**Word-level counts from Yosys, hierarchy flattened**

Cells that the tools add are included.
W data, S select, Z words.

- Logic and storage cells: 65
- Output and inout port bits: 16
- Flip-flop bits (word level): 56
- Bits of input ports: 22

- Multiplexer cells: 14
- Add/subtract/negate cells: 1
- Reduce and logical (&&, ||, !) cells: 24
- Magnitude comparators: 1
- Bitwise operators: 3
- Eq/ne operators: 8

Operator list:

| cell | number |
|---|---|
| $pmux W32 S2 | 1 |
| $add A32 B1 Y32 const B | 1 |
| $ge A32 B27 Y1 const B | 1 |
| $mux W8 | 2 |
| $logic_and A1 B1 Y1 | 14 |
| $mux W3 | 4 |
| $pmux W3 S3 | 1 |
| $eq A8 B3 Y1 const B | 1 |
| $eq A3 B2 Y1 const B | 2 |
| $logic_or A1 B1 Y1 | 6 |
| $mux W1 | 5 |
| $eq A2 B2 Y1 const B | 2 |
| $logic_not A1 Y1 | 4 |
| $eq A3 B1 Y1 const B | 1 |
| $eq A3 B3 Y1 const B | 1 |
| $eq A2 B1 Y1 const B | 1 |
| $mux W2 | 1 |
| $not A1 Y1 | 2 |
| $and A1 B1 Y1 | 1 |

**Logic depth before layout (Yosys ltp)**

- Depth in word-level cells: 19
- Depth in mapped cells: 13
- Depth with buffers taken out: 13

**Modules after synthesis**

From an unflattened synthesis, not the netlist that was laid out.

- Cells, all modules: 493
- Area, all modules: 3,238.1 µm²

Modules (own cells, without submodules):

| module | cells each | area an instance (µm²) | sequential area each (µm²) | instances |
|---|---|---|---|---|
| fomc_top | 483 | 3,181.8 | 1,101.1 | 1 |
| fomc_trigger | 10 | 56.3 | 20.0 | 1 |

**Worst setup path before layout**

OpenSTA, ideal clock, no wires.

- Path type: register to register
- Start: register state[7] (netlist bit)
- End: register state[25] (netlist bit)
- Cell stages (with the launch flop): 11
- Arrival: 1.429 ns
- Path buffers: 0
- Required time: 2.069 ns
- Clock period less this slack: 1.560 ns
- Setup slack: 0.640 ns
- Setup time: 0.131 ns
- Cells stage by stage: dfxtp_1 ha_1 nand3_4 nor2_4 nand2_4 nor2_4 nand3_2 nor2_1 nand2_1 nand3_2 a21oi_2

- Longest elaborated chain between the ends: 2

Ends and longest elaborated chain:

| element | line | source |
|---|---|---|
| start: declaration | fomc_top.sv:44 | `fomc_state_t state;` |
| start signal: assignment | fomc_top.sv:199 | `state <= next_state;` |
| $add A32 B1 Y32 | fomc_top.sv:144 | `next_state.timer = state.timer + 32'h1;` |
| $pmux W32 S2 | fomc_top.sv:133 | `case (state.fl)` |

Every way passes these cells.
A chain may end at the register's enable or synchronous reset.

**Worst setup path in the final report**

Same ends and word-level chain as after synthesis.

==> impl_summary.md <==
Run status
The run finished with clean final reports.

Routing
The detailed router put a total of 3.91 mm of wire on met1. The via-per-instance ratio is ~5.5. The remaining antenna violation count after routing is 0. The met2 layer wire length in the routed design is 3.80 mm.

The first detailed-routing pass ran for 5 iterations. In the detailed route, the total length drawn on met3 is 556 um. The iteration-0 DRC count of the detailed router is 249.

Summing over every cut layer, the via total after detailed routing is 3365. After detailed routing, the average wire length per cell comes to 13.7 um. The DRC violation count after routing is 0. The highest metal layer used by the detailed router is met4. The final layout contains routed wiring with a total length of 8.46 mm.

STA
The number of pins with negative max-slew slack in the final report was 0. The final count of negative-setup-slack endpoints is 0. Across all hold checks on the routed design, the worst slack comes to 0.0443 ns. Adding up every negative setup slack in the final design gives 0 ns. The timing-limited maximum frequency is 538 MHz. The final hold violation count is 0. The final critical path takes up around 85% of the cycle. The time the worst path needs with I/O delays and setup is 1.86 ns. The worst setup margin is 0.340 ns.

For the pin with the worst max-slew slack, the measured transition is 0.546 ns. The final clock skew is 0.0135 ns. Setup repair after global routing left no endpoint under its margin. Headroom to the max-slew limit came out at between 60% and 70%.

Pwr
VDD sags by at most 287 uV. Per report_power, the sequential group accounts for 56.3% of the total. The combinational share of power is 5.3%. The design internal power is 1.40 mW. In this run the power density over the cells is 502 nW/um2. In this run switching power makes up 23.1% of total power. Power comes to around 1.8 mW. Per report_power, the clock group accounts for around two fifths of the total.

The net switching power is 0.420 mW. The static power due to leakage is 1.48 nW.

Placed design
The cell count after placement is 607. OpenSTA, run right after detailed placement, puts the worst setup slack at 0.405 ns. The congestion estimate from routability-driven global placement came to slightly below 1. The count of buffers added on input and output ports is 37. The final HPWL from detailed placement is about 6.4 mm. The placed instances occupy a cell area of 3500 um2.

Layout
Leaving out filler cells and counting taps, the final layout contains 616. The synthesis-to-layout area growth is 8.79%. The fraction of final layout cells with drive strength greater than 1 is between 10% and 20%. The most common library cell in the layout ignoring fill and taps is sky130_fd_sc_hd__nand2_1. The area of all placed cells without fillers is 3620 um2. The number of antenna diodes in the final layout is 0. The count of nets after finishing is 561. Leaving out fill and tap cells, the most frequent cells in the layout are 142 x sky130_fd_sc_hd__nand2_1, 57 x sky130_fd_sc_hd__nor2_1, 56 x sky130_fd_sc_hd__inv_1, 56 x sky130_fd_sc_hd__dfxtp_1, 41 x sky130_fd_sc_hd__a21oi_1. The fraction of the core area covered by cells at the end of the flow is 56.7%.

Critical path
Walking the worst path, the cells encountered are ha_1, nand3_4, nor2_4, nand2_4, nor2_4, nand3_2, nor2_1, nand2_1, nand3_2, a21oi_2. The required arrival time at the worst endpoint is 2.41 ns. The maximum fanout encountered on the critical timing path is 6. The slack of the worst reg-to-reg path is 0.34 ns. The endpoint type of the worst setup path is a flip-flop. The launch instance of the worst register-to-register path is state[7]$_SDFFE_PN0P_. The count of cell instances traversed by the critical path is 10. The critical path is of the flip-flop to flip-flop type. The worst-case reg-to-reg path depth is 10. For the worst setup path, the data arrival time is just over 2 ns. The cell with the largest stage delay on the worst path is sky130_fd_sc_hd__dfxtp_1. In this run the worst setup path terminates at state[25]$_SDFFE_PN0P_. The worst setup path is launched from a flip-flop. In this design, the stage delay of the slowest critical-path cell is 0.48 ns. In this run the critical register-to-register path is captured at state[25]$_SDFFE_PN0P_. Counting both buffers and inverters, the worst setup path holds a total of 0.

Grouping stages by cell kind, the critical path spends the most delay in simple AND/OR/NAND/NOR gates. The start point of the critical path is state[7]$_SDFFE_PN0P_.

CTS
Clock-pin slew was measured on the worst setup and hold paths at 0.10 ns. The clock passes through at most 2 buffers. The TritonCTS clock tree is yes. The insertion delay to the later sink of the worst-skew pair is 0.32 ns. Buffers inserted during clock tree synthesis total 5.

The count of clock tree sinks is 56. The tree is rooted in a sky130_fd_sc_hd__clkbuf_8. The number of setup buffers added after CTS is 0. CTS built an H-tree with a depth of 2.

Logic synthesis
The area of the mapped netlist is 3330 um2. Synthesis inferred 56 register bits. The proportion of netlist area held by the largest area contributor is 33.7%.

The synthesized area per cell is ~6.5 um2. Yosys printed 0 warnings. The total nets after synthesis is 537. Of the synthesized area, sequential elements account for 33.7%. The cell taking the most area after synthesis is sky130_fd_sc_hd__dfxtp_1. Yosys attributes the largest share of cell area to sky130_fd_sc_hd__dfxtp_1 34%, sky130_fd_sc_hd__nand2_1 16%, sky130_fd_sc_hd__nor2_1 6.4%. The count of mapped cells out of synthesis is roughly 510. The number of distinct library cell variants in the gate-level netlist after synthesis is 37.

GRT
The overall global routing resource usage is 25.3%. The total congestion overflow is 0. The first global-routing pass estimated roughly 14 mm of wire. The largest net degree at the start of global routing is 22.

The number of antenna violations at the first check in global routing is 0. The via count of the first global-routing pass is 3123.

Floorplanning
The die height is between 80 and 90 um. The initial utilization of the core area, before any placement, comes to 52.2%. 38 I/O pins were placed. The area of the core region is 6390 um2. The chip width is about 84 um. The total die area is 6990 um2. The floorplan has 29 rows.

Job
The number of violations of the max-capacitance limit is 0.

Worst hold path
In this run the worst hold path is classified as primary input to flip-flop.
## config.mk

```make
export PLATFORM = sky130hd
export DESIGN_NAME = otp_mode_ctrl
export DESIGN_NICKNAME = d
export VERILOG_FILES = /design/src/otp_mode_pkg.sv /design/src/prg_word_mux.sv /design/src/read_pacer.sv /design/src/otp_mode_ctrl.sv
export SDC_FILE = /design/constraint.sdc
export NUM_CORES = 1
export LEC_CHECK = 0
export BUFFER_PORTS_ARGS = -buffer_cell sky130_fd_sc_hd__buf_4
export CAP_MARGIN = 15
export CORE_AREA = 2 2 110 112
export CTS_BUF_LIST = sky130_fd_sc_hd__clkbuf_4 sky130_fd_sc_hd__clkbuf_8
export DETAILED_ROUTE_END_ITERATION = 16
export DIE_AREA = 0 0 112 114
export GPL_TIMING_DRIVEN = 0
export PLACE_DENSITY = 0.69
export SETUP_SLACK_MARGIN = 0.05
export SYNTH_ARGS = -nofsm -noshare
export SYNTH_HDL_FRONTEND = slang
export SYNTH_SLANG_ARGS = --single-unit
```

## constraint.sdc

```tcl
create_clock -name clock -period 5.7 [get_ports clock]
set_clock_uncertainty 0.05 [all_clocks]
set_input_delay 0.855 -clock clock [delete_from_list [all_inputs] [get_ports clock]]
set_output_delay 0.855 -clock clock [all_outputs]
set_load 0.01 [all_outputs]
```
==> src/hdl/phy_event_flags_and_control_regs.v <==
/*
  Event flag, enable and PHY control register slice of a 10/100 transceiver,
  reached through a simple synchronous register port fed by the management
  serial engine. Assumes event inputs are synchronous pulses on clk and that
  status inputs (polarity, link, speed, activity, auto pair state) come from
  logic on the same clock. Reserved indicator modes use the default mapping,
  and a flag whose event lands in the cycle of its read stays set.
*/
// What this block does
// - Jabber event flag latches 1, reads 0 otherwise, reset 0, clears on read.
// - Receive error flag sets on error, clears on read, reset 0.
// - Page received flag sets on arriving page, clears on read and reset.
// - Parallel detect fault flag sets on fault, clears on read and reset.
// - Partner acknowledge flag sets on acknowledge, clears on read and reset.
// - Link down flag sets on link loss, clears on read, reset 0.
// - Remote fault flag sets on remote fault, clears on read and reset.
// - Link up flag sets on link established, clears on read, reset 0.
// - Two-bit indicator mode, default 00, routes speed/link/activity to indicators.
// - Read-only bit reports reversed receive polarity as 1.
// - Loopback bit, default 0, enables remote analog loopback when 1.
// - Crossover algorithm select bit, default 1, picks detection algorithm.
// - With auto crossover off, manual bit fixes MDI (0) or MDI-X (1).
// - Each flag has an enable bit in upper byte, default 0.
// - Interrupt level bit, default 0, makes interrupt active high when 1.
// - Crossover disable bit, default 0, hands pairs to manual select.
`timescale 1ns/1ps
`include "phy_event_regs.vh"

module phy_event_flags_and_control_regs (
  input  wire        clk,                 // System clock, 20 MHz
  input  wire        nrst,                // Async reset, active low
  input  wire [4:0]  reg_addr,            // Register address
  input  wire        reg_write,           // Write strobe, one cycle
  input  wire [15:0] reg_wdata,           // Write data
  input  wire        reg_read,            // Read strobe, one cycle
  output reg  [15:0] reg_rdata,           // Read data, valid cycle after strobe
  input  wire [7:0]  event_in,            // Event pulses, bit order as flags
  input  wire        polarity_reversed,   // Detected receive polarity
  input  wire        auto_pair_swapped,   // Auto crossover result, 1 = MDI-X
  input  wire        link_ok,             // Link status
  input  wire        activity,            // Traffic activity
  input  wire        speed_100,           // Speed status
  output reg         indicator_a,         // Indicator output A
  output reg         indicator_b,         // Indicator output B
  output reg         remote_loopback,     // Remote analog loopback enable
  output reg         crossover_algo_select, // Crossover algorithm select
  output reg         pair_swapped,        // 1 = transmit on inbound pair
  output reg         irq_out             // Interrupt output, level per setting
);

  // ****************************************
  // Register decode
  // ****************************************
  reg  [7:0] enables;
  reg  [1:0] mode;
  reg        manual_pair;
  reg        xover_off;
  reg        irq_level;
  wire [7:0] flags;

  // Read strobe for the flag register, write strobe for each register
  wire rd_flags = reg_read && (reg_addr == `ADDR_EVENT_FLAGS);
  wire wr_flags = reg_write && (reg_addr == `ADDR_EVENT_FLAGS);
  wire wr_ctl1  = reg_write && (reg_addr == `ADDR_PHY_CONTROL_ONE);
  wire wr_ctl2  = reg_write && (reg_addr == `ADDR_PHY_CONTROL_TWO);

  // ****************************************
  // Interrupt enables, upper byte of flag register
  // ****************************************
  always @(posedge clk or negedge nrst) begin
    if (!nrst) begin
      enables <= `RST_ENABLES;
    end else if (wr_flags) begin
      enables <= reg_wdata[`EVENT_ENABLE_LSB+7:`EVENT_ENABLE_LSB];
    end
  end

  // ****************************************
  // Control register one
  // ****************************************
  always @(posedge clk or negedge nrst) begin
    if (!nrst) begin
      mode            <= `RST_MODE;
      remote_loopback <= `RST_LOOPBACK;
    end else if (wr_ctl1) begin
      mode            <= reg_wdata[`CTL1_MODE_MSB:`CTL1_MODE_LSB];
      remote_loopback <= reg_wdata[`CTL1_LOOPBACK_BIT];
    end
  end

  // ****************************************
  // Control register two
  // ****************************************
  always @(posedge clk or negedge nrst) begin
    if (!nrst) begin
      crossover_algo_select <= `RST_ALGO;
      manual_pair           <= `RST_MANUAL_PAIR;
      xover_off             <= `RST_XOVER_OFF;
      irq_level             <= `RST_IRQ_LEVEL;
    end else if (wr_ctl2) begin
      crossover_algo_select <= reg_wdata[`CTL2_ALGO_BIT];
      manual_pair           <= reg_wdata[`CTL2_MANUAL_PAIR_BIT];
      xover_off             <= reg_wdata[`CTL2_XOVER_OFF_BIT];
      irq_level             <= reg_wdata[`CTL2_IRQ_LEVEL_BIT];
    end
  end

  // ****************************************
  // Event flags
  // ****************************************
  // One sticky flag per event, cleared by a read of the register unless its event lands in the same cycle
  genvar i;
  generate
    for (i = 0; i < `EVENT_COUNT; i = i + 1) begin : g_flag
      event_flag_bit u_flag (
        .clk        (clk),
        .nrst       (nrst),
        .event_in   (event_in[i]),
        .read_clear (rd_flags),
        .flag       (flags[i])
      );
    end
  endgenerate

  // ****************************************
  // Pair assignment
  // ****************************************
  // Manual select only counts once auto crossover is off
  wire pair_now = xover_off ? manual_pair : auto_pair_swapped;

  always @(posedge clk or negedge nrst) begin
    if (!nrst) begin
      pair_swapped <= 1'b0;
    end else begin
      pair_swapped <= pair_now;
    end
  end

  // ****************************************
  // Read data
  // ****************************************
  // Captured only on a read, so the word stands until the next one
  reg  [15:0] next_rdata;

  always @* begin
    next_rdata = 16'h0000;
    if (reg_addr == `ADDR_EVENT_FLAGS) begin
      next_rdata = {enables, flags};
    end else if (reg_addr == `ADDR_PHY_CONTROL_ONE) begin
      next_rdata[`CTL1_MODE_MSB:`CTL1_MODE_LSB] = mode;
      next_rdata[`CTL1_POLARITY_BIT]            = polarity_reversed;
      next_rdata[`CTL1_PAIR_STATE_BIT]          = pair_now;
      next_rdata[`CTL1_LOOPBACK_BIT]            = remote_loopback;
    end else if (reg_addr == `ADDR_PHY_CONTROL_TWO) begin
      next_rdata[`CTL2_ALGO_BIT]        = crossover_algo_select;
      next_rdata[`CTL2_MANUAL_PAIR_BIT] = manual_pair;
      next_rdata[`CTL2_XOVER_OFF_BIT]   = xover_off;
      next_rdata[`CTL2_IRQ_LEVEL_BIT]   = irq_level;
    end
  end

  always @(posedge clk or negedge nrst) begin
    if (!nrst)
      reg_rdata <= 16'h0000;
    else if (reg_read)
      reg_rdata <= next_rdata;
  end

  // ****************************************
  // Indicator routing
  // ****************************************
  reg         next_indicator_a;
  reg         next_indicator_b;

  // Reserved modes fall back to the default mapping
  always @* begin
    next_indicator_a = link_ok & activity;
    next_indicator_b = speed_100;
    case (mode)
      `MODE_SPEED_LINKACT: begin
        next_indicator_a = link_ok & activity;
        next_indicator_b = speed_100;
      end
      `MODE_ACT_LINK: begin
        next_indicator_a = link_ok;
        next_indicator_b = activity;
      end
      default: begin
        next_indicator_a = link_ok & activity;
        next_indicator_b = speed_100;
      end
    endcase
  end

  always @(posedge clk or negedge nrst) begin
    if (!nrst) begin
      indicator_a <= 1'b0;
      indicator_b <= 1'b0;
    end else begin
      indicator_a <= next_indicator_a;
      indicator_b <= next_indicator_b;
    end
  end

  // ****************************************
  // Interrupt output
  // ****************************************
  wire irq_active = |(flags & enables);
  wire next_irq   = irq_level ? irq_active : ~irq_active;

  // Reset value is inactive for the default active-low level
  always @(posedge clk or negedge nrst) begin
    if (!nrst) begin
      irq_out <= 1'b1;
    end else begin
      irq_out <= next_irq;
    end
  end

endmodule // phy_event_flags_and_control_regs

- [Try it]: Return the entries above unchanged, starting at the first line and stopping after the line with "From an unflattened".

- [Final answer]:
**Word-level counts from Yosys, hierarchy flattened**

Cells that the tools add are included.
W data, S select, Z words.

- Logic and storage cells: 65
- Output and inout port bits: 16
- Flip-flop bits (word level): 56
- Bits of input ports: 22

- Multiplexer cells: 14
- Add/subtract/negate cells: 1
- Reduce and logical (&&, ||, !) cells: 24
- Magnitude comparators: 1
- Bitwise operators: 3
- Eq/ne operators: 8

Operator list:

| cell | number |
|---|---|
| $pmux W32 S2 | 1 |
| $add A32 B1 Y32 const B | 1 |
| $ge A32 B27 Y1 const B | 1 |
| $mux W8 | 2 |
| $logic_and A1 B1 Y1 | 14 |
| $mux W3 | 4 |
| $pmux W3 S3 | 1 |
| $eq A8 B3 Y1 const B | 1 |
| $eq A3 B2 Y1 const B | 2 |
| $logic_or A1 B1 Y1 | 6 |
| $mux W1 | 5 |
| $eq A2 B2 Y1 const B | 2 |
| $logic_not A1 Y1 | 4 |
| $eq A3 B1 Y1 const B | 1 |
| $eq A3 B3 Y1 const B | 1 |
| $eq A2 B1 Y1 const B | 1 |
| $mux W2 | 1 |
| $not A1 Y1 | 2 |
| $and A1 B1 Y1 | 1 |

**Logic depth before layout (Yosys ltp)**

- Depth in word-level cells: 19
- Depth in mapped cells: 13
- Depth with buffers taken out: 13

**Modules after synthesis**

From an unflattened synthesis, not the netlist that was laid out.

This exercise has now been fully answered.